Monday, July 30, 2012

Monday Mailbox: Olympics

Dear Ancestry Insider,

Do you think the Ancestry Insider might be interested in republishing a blog post?

“In celebration of the London 2012 Olympics starting this week, FamilySearch is pleased to announce…”

http://search.ancestry.com/cgi-bin/sse.dll?indiv=1&MS_AdvCB=1&db=1940usfedcen&rank=1&new=1&MSAV=2&msT=1&gss=angs-

Thank you for your consideration!
Nathan

Dear Nathan,

Sorry. The Insider does not republish other people’s blog posts.

--The Insider

Monday Mailbox: Catalog Corrections

Dear Ancestry Insider,

How does one get changes made in incorrect titles to some Historical Records in the FamilySearch Card Catalog? This affects both the process of ordering useful microfilm and creating accurate source citations.

Signed,
Geolover *

Dear Geolover,

To submit catalog corrections, contact FamilySearch Support or use the Feedback function of FamilySearch.org. The feedback button is located on the right side of the website window.

The options for contacting FamilySearch support can be found at http://contact.familysearch.org. Use Live Chat, send a message, or call. I assume support@familysearch.org still works.

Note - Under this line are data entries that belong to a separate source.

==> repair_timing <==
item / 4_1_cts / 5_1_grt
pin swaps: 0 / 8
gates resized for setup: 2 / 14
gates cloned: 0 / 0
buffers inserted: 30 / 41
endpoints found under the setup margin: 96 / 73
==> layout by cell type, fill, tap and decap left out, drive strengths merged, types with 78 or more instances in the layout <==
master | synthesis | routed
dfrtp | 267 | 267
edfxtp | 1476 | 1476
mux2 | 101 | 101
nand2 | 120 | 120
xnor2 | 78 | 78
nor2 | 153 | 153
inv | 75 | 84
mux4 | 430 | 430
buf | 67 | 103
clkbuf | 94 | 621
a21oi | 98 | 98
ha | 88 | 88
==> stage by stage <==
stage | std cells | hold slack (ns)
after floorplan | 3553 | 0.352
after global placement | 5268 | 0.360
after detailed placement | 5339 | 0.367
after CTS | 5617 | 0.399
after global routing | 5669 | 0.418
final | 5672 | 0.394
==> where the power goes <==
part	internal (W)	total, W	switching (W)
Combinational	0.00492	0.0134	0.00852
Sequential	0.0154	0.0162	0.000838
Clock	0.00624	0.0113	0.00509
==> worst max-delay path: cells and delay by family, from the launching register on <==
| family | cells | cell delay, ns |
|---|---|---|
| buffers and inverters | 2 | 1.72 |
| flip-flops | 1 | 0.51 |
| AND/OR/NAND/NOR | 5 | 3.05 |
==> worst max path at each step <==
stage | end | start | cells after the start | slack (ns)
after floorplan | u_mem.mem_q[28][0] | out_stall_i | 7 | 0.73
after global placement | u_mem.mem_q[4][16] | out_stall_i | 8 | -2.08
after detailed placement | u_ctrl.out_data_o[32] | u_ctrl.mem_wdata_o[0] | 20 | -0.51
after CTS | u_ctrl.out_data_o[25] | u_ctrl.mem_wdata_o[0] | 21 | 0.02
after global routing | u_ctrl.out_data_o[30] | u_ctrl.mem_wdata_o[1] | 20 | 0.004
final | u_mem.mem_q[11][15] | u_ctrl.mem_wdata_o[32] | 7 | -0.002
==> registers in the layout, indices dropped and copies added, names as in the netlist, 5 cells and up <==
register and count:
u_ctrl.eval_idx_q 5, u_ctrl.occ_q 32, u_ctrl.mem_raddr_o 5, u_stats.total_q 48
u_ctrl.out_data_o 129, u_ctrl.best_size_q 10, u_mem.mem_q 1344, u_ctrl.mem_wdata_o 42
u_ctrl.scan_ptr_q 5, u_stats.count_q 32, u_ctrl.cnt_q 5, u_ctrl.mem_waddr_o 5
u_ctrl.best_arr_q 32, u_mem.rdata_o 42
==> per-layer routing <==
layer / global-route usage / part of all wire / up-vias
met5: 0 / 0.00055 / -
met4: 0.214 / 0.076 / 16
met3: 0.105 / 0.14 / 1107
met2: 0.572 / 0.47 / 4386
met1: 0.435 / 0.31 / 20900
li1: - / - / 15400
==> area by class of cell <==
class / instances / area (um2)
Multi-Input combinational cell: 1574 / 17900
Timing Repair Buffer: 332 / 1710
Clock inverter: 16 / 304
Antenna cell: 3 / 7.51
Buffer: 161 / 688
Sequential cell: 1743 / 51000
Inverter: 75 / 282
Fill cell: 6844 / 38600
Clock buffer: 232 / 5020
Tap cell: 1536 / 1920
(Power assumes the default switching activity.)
--- src/design/crrs_pkg.sv ---
// ----------------------------------------------------------------------------
// crrs_pkg: shared definitions for circular row run statistics
// Field widths, parameter defaults and the divider status type.
// ----------------------------------------------------------------------------
`default_nettype none

package crrs_pkg;

  localparam int unsigned MAX_ROW_LENGTH_DEF = 1024;

  localparam int unsigned SAMPLE_W         = 16;
  localparam int unsigned NUM_FINGERS_W    = 10;
  localparam int unsigned BURN_WIDTH_W     = 11;
  localparam int unsigned FINGER_SPACING_W = 11;

  // status of the shared divider as seen by the sequencer
  typedef struct packed {
    logic busy;
    logic done;
  } div_stat_t;

endpackage

`default_nettype wire

--- src/design/circular_row_run_statistics.sv ---
// ----------------------------------------------------------------------------
// circular_row_run_statistics: finger statistics over one circular grid row
// Top level: threshold register, row accumulator, divider sequencer and
// result register.
// ----------------------------------------------------------------------------
// Samples of a row transfer one per cycle while the block is out of reset and
// idle. When the row's last sample transfers, the block stops taking samples
// while one shared restoring divider computes burned/fingers and then
// length/fingers, one quotient bit per cycle (CNT_W = 11 for the default row
// length of 1024). A row with no fingers skips the divider, and the block also
// waits while an earlier result is still held in the output register. The
// result sits in an output register, so the next row may start while it waits
// to be taken. The threshold register should be written only while no row is
// in progress.
`default_nettype none

module circular_row_run_statistics #(
  parameter int unsigned MAX_ROW_LENGTH = crrs_pkg::MAX_ROW_LENGTH_DEF
) (
  input  wire logic                                     clk,
  input  wire logic                                     rst_n,
  input  wire logic                                     cfg_valid,
  output logic                                          cfg_ready,
  input  wire logic signed [crrs_pkg::SAMPLE_W-1:0]     cfg_burn_threshold,
  input  wire logic                                     in_valid,
  output logic                                          in_stall,
  input  wire logic signed [crrs_pkg::SAMPLE_W-1:0]     in_sample_value,
  input  wire logic                                     in_last_in_row,
  output logic                                          out_valid,
  input  wire logic                                     out_stall,
  output logic [crrs_pkg::NUM_FINGERS_W-1:0]            out_num_fingers,
  output logic [crrs_pkg::BURN_WIDTH_W-1:0]             out_burn_width,
  output logic [crrs_pkg::FINGER_SPACING_W-1:0]         out_finger_spacing,
  output logic                                          out_no_fingers,
  output logic                                          out_odd_count
);

  localparam int unsigned CNT_W = $clog2(MAX_ROW_LENGTH + 1);
  localparam int unsigned EXT_W = (CNT_W > 11) ? CNT_W : 11;

  typedef enum logic [3:0] {
    S_IDLE  = 4'b0001,
    S_DIV_W = 4'b0010,
    S_DIV_S = 4'b0100,
    S_OUT   = 4'b1000
  } state_t;

  state_t state_r, state_nxt;

  logic signed [crrs_pkg::SAMPLE_W-1:0] thr_r;

  logic             in_xfer;
  logic [CNT_W-1:0] fin_trans, fin_burned, fin_samples;
  logic [CNT_W-2:0] fin_fingers;

  logic [CNT_W-2:0] fingers_r;
  logic [CNT_W-1:0] burned_r;
  logic [CNT_W-1:0] samples_r;
  logic [CNT_W-1:0] width_r;
  logic [CNT_W-1:0] spacing_r;
  logic             start_r;

  logic [CNT_W-1:0]    div_quo;
  logic [CNT_W-1:0]    div_dividend;
  crrs_pkg::div_stat_t div_stat;

  logic             out_free;
  logic             out_valid_r;
  logic [EXT_W-1:0] fing_ext, width_ext, spacing_ext;

  // configuration
  assign cfg_ready = rst_n;

  always_ff @(posedge clk) begin
    if (!rst_n) begin
      thr_r <= '0;
    end else if (cfg_valid && cfg_ready) begin
      thr_r <= cfg_burn_threshold;
    end
  end

  assign in_stall = (state_r != S_IDLE) || !rst_n;
  assign in_xfer  = in_valid && !in_stall;

  crrs_row_acc #(
    .MAX_ROW_LENGTH (MAX_ROW_LENGTH),
    .CNT_W          (CNT_W)
  ) u_acc (
    .clk         (clk),
    .rst_n       (rst_n),
    .accept      (in_xfer),
    .sample      (in_sample_value),
    .last        (in_last_in_row),
    .threshold   (thr_r),
    .fin_trans   (fin_trans),
    .fin_burned  (fin_burned),
    .fin_samples (fin_samples)
  );

  assign fin_fingers  = fin_trans[CNT_W-1:1];
  assign div_dividend = (state_r == S_DIV_W) ? burned_r : samples_r;

  crrs_div #(
    .CNT_W (CNT_W)
  ) u_div (
    .clk      (clk),
    .rst_n    (rst_n),
    .start    (start_r),
    .dividend (div_dividend),
    .divisor  (fingers_r),
    .quotient (div_quo),
    .stat     (div_stat)
  );

  assign out_free = !out_valid_r || !out_stall;

  // sequencer
  always_comb begin
    state_nxt = state_r;
    unique case (state_r)
      S_IDLE: begin
        if (in_xfer && in_last_in_row) begin
          state_nxt = (fin_fingers == '0) ? S_OUT : S_DIV_W;
        end
      end
      S_DIV_W: begin
        if (div_stat.done) begin
          state_nxt = S_DIV_S;
        end
      end
      S_DIV_S: begin
        if (div_stat.done) begin
          state_nxt = S_OUT;
        end
      end
      S_OUT: begin
        if (out_free) begin
          state_nxt = S_IDLE;
        end
      end
      default: state_nxt = S_IDLE;
    endcase
  end

  always_ff @(posedge clk) begin
    if (!rst_n) begin
      state_r <= S_IDLE;
      start_r <= 1'b0;
    end else begin
      state_r <= state_nxt;
      start_r <= ((state_r == S_IDLE) && in_xfer && in_last_in_row &&
                  (fin_fingers != '0)) ||
                 ((state_r == S_DIV_W) && div_stat.done);
    end
  end

  // row totals and quotients
  always_ff @(posedge clk) begin
    if ((state_r == S_IDLE) && in_xfer && in_last_in_row) begin
      fingers_r <= fin_fingers;
      burned_r  <= fin_burned;
      samples_r <= fin_samples;
      width_r   <= '0;
      spacing_r <= '0;
    end else if (div_stat.done) begin
      if (state_r == S_DIV_W) begin
        width_r <= div_quo;
      end else begin
        spacing_r <= div_quo;
      end
    end
  end

  // result register
  assign fing_ext    = EXT_W'(fingers_r);
  assign width_ext   = EXT_W'(width_r);
  assign spacing_ext = EXT_W'(spacing_r);

  always_ff @(posedge clk) begin
    if (!rst_n) begin
      out_valid_r <= 1'b0;
    end else if ((state_r == S_OUT) && out_free) begin
      out_valid_r <= 1'b1;
    end else if (!out_stall) begin
      out_valid_r <= 1'b0;
    end
  end

  always_ff @(posedge clk) begin
    if ((state_r == S_OUT) && out_free) begin
      out_num_fingers    <= fing_ext[crrs_pkg::NUM_FINGERS_W-1:0];
      out_burn_width     <= width_ext[crrs_pkg::BURN_WIDTH_W-1:0];
      out_finger_spacing <= spacing_ext[crrs_pkg::FINGER_SPACING_W-1:0];
      out_no_fingers     <= (fingers_r == '0);
      out_odd_count      <= fingers_r[0];
    end
  end

  assign out_valid = out_valid_r;

  // checks
  a_done_in_div: assert property (@(posedge clk) disable iff (!rst_n)
    div_stat.done |-> (state_r == S_DIV_W || state_r == S_DIV_S))
    else $error("divider finished outside a division state");

  a_start_idle_div: assert property (@(posedge clk) disable iff (!rst_n)
    start_r |-> !div_stat.busy)
    else $error("divider restarted while busy");

  a_rise_from_out: assert property (@(posedge clk) disable iff (!rst_n)
    $rose(out_valid_r) |-> $past(state_r == S_OUT))
    else $error("result raised without passing the output state");

  a_zero_fingers: assert property (@(posedge clk) disable iff (!rst_n)
    (out_valid_r && out_no_fingers) |->
      (out_burn_width == '0 && out_finger_spacing == '0 && !out_odd_count))
    else $error("no-finger result carries nonzero width or spacing");

endmodule

`default_nettype wire

--- src/design/crrs_row_acc.sv ---
// ----------------------------------------------------------------------------
// crrs_row_acc: per-row class tracking and saturating counters
// Classes each sample against the threshold, counts transitions, burned
// samples and samples, and presents the end-of-row totals including the
// wrap-around transition. Row state clears when the last sample transfers.
// ----------------------------------------------------------------------------
`default_nettype none

module crrs_row_acc #(
  parameter int unsigned MAX_ROW_LENGTH = crrs_pkg::MAX_ROW_LENGTH_DEF,
  parameter int unsigned CNT_W          = $clog2(MAX_ROW_LENGTH + 1)
) (
  input  wire logic                               clk,
  input  wire logic                               rst_n,
  input  wire logic                               accept,
  input  wire logic signed [crrs_pkg::SAMPLE_W-1:0] sample,
  input  wire logic                               last,
  input  wire logic signed [crrs_pkg::SAMPLE_W-1:0] threshold,
  output logic [CNT_W-1:0]                        fin_trans,
  output logic [CNT_W-1:0]                        fin_burned,
  output logic [CNT_W-1:0]                        fin_samples
);

  localparam logic [CNT_W-1:0] CNT_MAX = CNT_W'(MAX_ROW_LENGTH);

  logic             first_r, first_nxt;
  logic             prev_r, prev_nxt;
  logic [CNT_W-1:0] trans_r, trans_nxt;
  logic [CNT_W-1:0] burned_r, burned_nxt;
  logic [CNT_W-1:0] samples_r, samples_nxt;

  logic             cls;
  logic             row_start;
  logic [CNT_W-1:0] trans_step;

  function automatic logic [CNT_W-1:0] sat_inc(input logic [CNT_W-1:0] v);
    sat_inc = (v < CNT_MAX) ? v + CNT_W'(1) : v;
  endfunction

  always_comb begin
    cls        = (sample < threshold);
    row_start  = (samples_r == '0);
    first_nxt  = row_start ? cls : first_r;
    prev_nxt   = cls;
    trans_step = (!row_start && (cls != prev_r)) ? sat_inc(trans_r) : trans_r;
    trans_nxt  = trans_step;
    burned_nxt = cls ? sat_inc(burned_r) : burned_r;
    samples_nxt = sat_inc(samples_r);
    // circular row: closing edge between last and first sample
    fin_trans   = (cls != first_nxt) ? sat_inc(trans_step) : trans_step;
    fin_burned  = burned_nxt;
    fin_samples = samples_nxt;
  end

  always_ff @(posedge clk) begin
    if (!rst_n) begin
      first_r   <= 1'b0;
      prev_r    <= 1'b0;
      trans_r   <= '0;
      burned_r  <= '0;
      samples_r <= '0;
    end else if (accept) begin
      if (last) begin
        first_r   <= 1'b0;
        prev_r    <= 1'b0;
        trans_r   <= '0;
        burned_r  <= '0;
        samples_r <= '0;
      end else begin
        first_r   <= first_nxt;
        prev_r    <= prev_nxt;
        trans_r   <= trans_nxt;
        burned_r  <= burned_nxt;
        samples_r <= samples_nxt;
      end
    end
  end

endmodule

`default_nettype wire

--- src/design/crrs_div.sv ---
// ----------------------------------------------------------------------------
// crrs_div: shared restoring divider
// One quotient bit per cycle, CNT_W quotient bits per division; done pulses once.
// ----------------------------------------------------------------------------
`default_nettype none

module crrs_div #(
  parameter int unsigned CNT_W = 11
) (
  input  wire logic             clk,
  input  wire logic             rst_n,
  input  wire logic             start,
  input  wire logic [CNT_W-1:0] dividend,
  input  wire logic [CNT_W-2:0] divisor,
  output logic [CNT_W-1:0]      quotient,
  output crrs_pkg::div_stat_t   stat
);

  localparam int unsigned STEP_W = (CNT_W > 2) ? $clog2(CNT_W) : 1;

  logic [CNT_W-2:0]  rem_r, rem_nxt;
  logic [CNT_W-1:0]  quo_r, quo_nxt;
  logic [STEP_W-1:0] cnt_r;
  logic              busy_r;
  logic              done_r;

  logic [CNT_W-1:0]  shifted;
  logic [CNT_W-1:0]  dsr_ext;
  logic [CNT_W-1:0]  diff;
  logic              ge;

  always_comb begin
    shifted = {rem_r, quo_r[CNT_W-1]};
    dsr_ext = {1'b0, divisor};
    diff    = shifted - dsr_ext;
    ge      = (shifted >= dsr_ext);
    rem_nxt = ge ? diff[CNT_W-2:0] : shifted[CNT_W-2:0];
    quo_nxt = {quo_r[CNT_W-2:0], ge};
  end

  always_ff @(posedge clk) begin
    if (!rst_n) begin
      busy_r <= 1'b0;
      done_r <= 1'b0;
      cnt_r  <= '0;
    end else begin
      done_r <= 1'b0;
      if (start) begin
        busy_r <= 1'b1;
        cnt_r  <= STEP_W'(CNT_W - 1);
      end else if (busy_r) begin
        cnt_r <= cnt_r - STEP_W'(1);
        if (cnt_r == '0) begin
          busy_r <= 1'b0;
          done_r <= 1'b1;
        end
      end
    end
  end

  always_ff @(posedge clk) begin
    if (start) begin
      rem_r <= '0;
      quo_r <= dividend;
    end else if (busy_r) begin
      rem_r <= rem_nxt;
      quo_r <= quo_nxt;
    end
  end

  assign quotient  = quo_r;
  assign stat.busy = busy_r;
  assign stat.done = done_r;

endmodule

`default_nettype wire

I prefer it so I have a copy of my request in my e-mail system.

Signed,
--The Insider

Friday, July 27, 2012

Ancestry.com Laps FamilySearch in Indexing Horse Race


The FamilySearch 1940 census indexing status map for 26 July 2012
While the FamilySearch indexing map looks good,
Ancestry.com has published twice as much.
Amidst growing reports that the Ancestry.com index has large numbers of errors, Ancestry’s release of 12 additional states on Thursday vaulted their position in the horse race to twice that of FamilySearch (as of 11:00 AM, Thursday). Ancestry has published indexes for about 70% of the 1940 U.S. Census compared to FamilySearch’s 35%.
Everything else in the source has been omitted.